Exercise details.
Your job is to copy the lines from the material that include "found".

Records for the task.

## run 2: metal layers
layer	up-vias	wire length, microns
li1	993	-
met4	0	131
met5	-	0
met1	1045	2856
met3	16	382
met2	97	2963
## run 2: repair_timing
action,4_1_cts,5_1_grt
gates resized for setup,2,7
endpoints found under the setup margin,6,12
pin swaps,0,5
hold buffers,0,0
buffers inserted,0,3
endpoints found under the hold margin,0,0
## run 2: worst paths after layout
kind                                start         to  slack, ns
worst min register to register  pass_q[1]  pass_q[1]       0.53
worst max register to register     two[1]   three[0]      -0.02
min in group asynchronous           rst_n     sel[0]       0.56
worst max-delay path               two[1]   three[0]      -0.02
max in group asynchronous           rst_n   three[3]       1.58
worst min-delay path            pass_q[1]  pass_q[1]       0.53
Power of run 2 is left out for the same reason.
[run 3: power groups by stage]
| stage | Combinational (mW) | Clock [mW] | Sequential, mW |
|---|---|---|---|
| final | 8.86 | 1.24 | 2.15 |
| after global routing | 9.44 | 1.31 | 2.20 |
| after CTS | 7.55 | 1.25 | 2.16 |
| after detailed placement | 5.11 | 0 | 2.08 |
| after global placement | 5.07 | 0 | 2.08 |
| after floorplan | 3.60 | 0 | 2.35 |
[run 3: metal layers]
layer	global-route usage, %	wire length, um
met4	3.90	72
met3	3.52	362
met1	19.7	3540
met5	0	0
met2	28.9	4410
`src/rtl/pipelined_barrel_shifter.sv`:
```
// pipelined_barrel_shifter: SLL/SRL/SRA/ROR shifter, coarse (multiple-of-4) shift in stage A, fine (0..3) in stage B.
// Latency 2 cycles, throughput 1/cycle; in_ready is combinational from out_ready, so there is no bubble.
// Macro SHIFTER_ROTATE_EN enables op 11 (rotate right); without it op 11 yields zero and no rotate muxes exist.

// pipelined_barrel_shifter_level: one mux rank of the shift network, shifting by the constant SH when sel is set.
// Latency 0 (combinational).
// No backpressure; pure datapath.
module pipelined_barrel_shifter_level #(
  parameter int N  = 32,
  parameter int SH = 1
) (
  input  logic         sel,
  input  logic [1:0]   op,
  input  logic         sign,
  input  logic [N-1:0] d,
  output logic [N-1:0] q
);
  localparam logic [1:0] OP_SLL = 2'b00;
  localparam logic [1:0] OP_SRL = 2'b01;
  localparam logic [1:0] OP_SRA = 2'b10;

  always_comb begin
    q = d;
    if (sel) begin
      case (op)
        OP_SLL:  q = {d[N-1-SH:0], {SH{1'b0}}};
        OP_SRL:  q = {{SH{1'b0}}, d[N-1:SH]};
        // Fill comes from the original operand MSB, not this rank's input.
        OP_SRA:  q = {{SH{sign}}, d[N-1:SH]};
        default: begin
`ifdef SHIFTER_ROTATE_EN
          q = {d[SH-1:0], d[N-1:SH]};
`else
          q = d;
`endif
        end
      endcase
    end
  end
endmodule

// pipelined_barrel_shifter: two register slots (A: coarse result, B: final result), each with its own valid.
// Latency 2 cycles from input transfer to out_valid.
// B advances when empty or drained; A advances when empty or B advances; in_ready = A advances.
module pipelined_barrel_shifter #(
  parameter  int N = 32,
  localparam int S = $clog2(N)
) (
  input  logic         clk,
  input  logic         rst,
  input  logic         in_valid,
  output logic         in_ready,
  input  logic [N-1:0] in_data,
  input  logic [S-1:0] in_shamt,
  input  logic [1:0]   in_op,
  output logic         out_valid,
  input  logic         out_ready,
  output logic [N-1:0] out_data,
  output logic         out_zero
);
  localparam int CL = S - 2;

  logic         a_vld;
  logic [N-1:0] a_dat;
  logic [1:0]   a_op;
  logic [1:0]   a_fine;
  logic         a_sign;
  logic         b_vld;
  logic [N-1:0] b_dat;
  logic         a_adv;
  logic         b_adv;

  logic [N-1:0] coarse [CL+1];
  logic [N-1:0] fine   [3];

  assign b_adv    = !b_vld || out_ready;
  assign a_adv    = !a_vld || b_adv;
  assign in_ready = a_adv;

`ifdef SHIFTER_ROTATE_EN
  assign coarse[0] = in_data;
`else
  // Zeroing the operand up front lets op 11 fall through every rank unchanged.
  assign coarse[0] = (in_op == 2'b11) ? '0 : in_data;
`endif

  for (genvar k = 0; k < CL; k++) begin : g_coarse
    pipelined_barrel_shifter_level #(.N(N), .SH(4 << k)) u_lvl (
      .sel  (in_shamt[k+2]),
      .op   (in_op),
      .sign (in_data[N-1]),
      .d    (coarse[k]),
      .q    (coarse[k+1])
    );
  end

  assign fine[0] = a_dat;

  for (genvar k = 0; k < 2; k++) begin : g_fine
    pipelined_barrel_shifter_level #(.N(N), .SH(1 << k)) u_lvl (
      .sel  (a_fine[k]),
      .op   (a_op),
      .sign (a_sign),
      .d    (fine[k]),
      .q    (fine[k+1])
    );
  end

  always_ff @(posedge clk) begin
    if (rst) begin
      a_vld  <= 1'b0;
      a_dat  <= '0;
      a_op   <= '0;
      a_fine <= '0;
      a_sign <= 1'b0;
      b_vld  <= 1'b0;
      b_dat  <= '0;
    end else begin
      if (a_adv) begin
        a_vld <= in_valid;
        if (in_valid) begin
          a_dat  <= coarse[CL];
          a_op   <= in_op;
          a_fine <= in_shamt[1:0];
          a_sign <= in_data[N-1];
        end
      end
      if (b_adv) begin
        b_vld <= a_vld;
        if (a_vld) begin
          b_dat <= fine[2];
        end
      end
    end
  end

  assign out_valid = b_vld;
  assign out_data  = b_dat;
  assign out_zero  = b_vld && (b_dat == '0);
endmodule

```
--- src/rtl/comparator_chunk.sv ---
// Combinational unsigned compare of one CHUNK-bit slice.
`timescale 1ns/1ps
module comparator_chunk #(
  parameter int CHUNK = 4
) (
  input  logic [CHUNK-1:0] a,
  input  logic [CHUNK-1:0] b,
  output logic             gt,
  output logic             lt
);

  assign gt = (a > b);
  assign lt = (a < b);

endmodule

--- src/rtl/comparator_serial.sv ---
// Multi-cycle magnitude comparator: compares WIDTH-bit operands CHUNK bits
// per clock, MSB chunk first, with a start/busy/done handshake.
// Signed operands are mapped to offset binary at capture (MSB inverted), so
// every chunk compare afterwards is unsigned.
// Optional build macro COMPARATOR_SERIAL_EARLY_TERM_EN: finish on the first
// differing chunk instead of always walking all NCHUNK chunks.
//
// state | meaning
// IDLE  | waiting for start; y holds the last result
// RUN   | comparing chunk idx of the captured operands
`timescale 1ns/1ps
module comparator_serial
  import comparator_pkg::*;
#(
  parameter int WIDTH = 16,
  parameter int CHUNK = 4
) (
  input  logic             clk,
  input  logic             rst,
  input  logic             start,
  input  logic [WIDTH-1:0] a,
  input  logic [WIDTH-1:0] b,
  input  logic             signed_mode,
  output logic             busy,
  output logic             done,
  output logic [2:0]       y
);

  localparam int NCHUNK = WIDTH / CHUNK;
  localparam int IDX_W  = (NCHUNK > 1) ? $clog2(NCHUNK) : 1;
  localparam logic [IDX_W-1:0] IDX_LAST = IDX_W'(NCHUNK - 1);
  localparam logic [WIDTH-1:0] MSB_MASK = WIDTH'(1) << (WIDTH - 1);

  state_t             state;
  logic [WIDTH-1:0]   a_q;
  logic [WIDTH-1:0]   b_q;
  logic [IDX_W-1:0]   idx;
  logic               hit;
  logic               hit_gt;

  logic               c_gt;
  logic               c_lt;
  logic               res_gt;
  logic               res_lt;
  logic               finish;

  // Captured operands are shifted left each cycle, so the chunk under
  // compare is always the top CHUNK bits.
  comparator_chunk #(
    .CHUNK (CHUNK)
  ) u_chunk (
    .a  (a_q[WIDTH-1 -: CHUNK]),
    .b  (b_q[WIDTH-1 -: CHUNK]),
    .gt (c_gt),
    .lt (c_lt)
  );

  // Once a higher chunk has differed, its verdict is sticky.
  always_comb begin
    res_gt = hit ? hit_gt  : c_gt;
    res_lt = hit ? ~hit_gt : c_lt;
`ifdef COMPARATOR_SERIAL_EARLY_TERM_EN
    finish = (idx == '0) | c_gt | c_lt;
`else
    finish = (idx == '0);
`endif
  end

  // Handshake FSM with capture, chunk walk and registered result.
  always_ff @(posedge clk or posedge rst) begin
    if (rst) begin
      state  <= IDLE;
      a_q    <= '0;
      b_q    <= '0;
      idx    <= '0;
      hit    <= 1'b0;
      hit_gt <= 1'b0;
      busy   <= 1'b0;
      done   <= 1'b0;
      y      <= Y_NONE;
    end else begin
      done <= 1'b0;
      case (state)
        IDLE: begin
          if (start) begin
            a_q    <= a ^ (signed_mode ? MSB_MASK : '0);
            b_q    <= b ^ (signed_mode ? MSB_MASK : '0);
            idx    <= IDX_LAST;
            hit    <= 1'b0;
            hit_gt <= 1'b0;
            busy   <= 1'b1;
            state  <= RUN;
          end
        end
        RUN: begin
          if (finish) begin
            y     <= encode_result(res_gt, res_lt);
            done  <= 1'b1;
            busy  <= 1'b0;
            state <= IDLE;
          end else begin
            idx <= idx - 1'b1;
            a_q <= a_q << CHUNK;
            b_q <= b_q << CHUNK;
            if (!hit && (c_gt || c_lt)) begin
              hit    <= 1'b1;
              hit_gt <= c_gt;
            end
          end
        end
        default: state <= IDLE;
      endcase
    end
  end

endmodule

==

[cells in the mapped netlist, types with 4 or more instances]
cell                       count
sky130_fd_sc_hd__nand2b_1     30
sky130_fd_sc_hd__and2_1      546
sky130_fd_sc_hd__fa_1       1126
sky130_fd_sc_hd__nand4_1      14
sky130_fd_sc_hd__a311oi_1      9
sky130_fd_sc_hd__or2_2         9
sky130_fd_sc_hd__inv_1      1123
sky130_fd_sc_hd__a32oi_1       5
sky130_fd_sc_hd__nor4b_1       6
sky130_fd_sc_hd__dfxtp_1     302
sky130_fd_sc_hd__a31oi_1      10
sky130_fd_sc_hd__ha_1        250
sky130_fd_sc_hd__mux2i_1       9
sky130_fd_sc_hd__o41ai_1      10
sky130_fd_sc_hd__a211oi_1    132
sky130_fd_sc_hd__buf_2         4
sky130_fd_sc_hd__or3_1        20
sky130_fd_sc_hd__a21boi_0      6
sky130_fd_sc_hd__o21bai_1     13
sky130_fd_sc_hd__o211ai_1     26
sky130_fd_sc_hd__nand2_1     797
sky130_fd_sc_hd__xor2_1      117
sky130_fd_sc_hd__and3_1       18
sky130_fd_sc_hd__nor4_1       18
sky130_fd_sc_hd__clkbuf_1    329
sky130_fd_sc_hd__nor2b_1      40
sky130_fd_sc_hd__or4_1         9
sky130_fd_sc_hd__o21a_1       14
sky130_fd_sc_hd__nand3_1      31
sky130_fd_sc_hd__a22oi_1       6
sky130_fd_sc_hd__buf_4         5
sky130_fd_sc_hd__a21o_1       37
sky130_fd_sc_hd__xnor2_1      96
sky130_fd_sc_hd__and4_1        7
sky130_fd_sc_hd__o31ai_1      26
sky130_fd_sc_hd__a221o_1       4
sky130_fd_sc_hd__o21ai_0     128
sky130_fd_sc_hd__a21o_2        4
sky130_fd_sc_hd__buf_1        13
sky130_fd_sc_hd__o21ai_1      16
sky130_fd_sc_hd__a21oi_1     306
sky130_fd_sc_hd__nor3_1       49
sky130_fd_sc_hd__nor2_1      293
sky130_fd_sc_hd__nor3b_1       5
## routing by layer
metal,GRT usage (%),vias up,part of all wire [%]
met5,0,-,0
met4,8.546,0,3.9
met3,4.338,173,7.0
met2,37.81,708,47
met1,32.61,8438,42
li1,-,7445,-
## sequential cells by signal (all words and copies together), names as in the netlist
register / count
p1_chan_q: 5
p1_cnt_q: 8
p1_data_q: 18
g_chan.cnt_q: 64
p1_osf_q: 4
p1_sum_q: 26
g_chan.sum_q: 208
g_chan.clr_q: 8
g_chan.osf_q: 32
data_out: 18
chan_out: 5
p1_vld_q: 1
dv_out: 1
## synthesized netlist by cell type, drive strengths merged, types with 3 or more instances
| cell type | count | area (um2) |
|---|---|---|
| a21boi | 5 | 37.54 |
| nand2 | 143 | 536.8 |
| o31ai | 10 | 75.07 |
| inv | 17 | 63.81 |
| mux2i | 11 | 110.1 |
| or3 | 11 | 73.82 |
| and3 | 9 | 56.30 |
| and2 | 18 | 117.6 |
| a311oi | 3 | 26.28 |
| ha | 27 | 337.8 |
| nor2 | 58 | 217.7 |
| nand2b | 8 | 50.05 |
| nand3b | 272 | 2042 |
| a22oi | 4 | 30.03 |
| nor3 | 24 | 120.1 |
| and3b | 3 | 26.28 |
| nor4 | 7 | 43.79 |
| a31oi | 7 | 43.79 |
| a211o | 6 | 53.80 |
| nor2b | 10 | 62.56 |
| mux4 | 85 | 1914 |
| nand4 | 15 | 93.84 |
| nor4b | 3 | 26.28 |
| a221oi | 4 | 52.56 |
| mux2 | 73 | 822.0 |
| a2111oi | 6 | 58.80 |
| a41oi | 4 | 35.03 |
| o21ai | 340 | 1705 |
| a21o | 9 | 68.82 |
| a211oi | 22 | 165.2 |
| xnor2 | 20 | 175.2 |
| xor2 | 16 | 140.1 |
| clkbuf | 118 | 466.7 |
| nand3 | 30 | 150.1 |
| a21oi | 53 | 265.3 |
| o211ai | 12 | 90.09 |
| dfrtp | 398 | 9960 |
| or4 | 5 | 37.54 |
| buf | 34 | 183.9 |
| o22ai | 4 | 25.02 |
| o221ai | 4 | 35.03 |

Response.
endpoints found under the setup margin,6,12
endpoints found under the hold margin,0,0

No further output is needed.